People hold a flag as President-elect Donald Trump arrives at UFC 309 at Madison Square Garden, Nov. 16, 2024, in New York. (AP Photo/Evan Vucci, File) 2026-03-28T12:40:50Z WASHINGTON (AP) — Cage-match fighting is coming to the White House to fete President Donald Trump , a proud proponent of cage-match politics .

In the coming weeks, crews will erect a 6-foot wire-mesh fence shaped into an octagon on the lawn, where UFC fighters will use a combination of kickboxing, jiujitsu, wrestling and other martial arts in a June 14 mixed martial arts show timed for Trump’s 80th birthday and as part of the nation’s 250th anniversary.

The celebration of bloody, brute force dovetails with Trump’s gleefully combative charisma and extreme ideological masculinity — a brawling, no-holds-barred approach to the highest office in the land. “I have respect for fighters, you know, when you can take 200 shots to the face and then look forward to the second round,” Trump told podcaster Logan Paul as he campaigned for his second term.

Trump was the first sitting president to attend a UFC show, taking in a 2019 fight that was stopped because of a cut over the loser’s eye that left blood pouring down the fighter’s face .

To the uninitiated, the sport celebrates violence.

It is wildly popular with young men. “A lot of people don’t understand fighting and they think fighting is about anger.

It’s not.

If you’re angry when you fight, you’ll lose,” said veteran MMA referee and commentator “Big John” McCarthy . “Fighting is about technique and style, and understanding how to make your opponent make mistakes while you don’t,” McCarthy said. “I totally understand why he likes it,” he added of Trump. “Because I do.” Friends with UFC and broadcast executives It is hard to find a phrase more Trumpian than Ultimate Fighting Championship .

A committed devotee of hyperbole, Trump relishes grand descriptors that can elevate anything to its “ultimate” version.

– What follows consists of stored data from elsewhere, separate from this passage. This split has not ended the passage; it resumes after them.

$ cat src/rtl/pc_branch_unit.sv
// Program-counter stage: forms branch/jump targets, holds the PC behind a
// valid/ready fetch handshake and parks redirects that arrive while fetch is
// stalled. Optional saturating redirect counter: define PC_BRANCH_UNIT_PERF_CNT_EN.
module pc_branch_unit #(
    parameter logic [31:0] RESET_PC = 32'h0000_0000,
    parameter int          CNT_W    = 16
) (
    input  logic             clk_i,
    input  logic             rst_i,
    input  logic             stall_i,
    input  logic             ready_i,
    input  logic             branch_i,
    input  logic             jump_i,
    input  logic [31:0]      branch_base_i,
    input  logic [31:0]      offset_sl2_i,
    input  logic [25:0]      jump_addr_i,
    output logic [31:0]      pc_o,
    output logic [31:0]      pc_plus4_o,
    output logic             valid_o,
    output logic             redirect_pend_o,
    output logic [CNT_W-1:0] redirect_cnt_o
);

    typedef enum logic [1:0] {
        ST_BOOT  = 2'd0,
        ST_FETCH = 2'd1,
        ST_PEND  = 2'd2
    } state_e;

    state_e      state_q, state_d;
    logic [31:0] pc_q, pc_d;
    logic [31:0] pend_q, pend_d;

    logic        fire;
    logic        redirect;
    logic [31:0] branch_target;
    logic [31:0] jump_target;
    logic [31:0] target;

    assign branch_target = branch_base_i + offset_sl2_i;
    assign jump_target   = {branch_base_i[31:28], jump_addr_i, 2'b00};
    assign target        = jump_i ? jump_target : branch_target;
    assign redirect      = jump_i | branch_i;

    assign valid_o         = (state_q != ST_BOOT);
    assign fire            = valid_o & ready_i & ~stall_i;
    assign redirect_pend_o = (state_q == ST_PEND);
    assign pc_o            = pc_q;
    assign pc_plus4_o      = pc_q + 32'd4;

    always_comb begin
        state_d = state_q;
        pc_d    = pc_q;
        pend_d  = pend_q;
        unique case (state_q)
            ST_BOOT: begin
                state_d = ST_FETCH;
                if (redirect) begin
                    pend_d  = target;
                    state_d = ST_PEND;
                end
            end
            ST_FETCH: begin
                if (fire) begin
                    pc_d = redirect ? target : pc_plus4_o;
                end else if (redirect) begin
                    pend_d  = target;
                    state_d = ST_PEND;
                end
            end
            ST_PEND: begin
                // A redirect arriving with the fire is newer than the parked one.
                if (fire) begin
                    pc_d    = redirect ? target : pend_q;
                    pend_d  = 32'd0;
                    state_d = ST_FETCH;
                end else if (redirect) begin
                    pend_d = target;
                end
            end
            default: begin
                state_d = ST_BOOT;
            end
        endcase
    end

    always_ff @(posedge clk_i) begin
        if (rst_i) begin
            state_q <= ST_BOOT;
            pc_q    <= RESET_PC;
            pend_q  <= 32'd0;
        end else begin
            state_q <= state_d;
            pc_q    <= pc_d;
            pend_q  <= pend_d;
        end
    end

`ifdef PC_BRANCH_UNIT_PERF_CNT_EN
    logic             applied;
    logic [CNT_W-1:0] cnt_q, cnt_d;

    // The PC loads a target on a redirecting fire in FETCH or any fire in PEND.
    assign applied = fire & (redirect | (state_q == ST_PEND));

    always_comb begin
        cnt_d = cnt_q;
        if (applied && (cnt_q != {CNT_W{1'b1}})) begin
            cnt_d = cnt_q + CNT_W'(1);
        end
    end

    always_ff @(posedge clk_i) begin
        if (rst_i) begin
            cnt_q <= '0;
        end else begin
            cnt_q <= cnt_d;
        end
    end

    assign redirect_cnt_o = cnt_q;
`else
    assign redirect_cnt_o = '0;
`endif

endmodule

$ cat config.mk
export PLATFORM = sky130hd
export DESIGN_NAME = pc_branch_unit
export DESIGN_NICKNAME = d
export VERILOG_FILES = /design/src/rtl/pc_branch_unit.sv
export SDC_FILE = /design/constraint.sdc
export NUM_CORES = 1
export LEC_CHECK = 0
export CAP_MARGIN = 20
export CORE_MARGIN = 5
export CORE_UTILIZATION = 49
export DETAILED_ROUTE_END_ITERATION = 7
export PLACE_DENSITY = 0.83
export RECOVER_POWER = 100
export SYNTH_ARGS = -nofsm -noshare
export SYNTH_HDL_FRONTEND = slang
export SYNTH_SLANG_ARGS = --single-unit
$ cat constraint.sdc
create_clock -name clk_i -period 3.74 [get_ports clk_i]
set_clock_uncertainty 0.2 [all_clocks]
set_input_delay 0.561 -clock clk_i [delete_from_list [all_inputs] [get_ports clk_i]]
set_output_delay 0.561 -clock clk_i [all_outputs]
set_load 0.02 [all_outputs]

He also proudly fancies himself a fighter: “Fight!

Fight!

Fight!” became his 2024 campaign mantra, one crystalized after an assassination attempt that summer.

Then there is “championship,” another thing close to the heart of a president who constantly professes love for winning and those who do it frequently.

All of that means Trump giving UFC its largest-ever platform “is calculated.

He knows what he’s doing,” said Kyle Kusz, a University of Rhode Island professor who studies the connection between sports and the far right.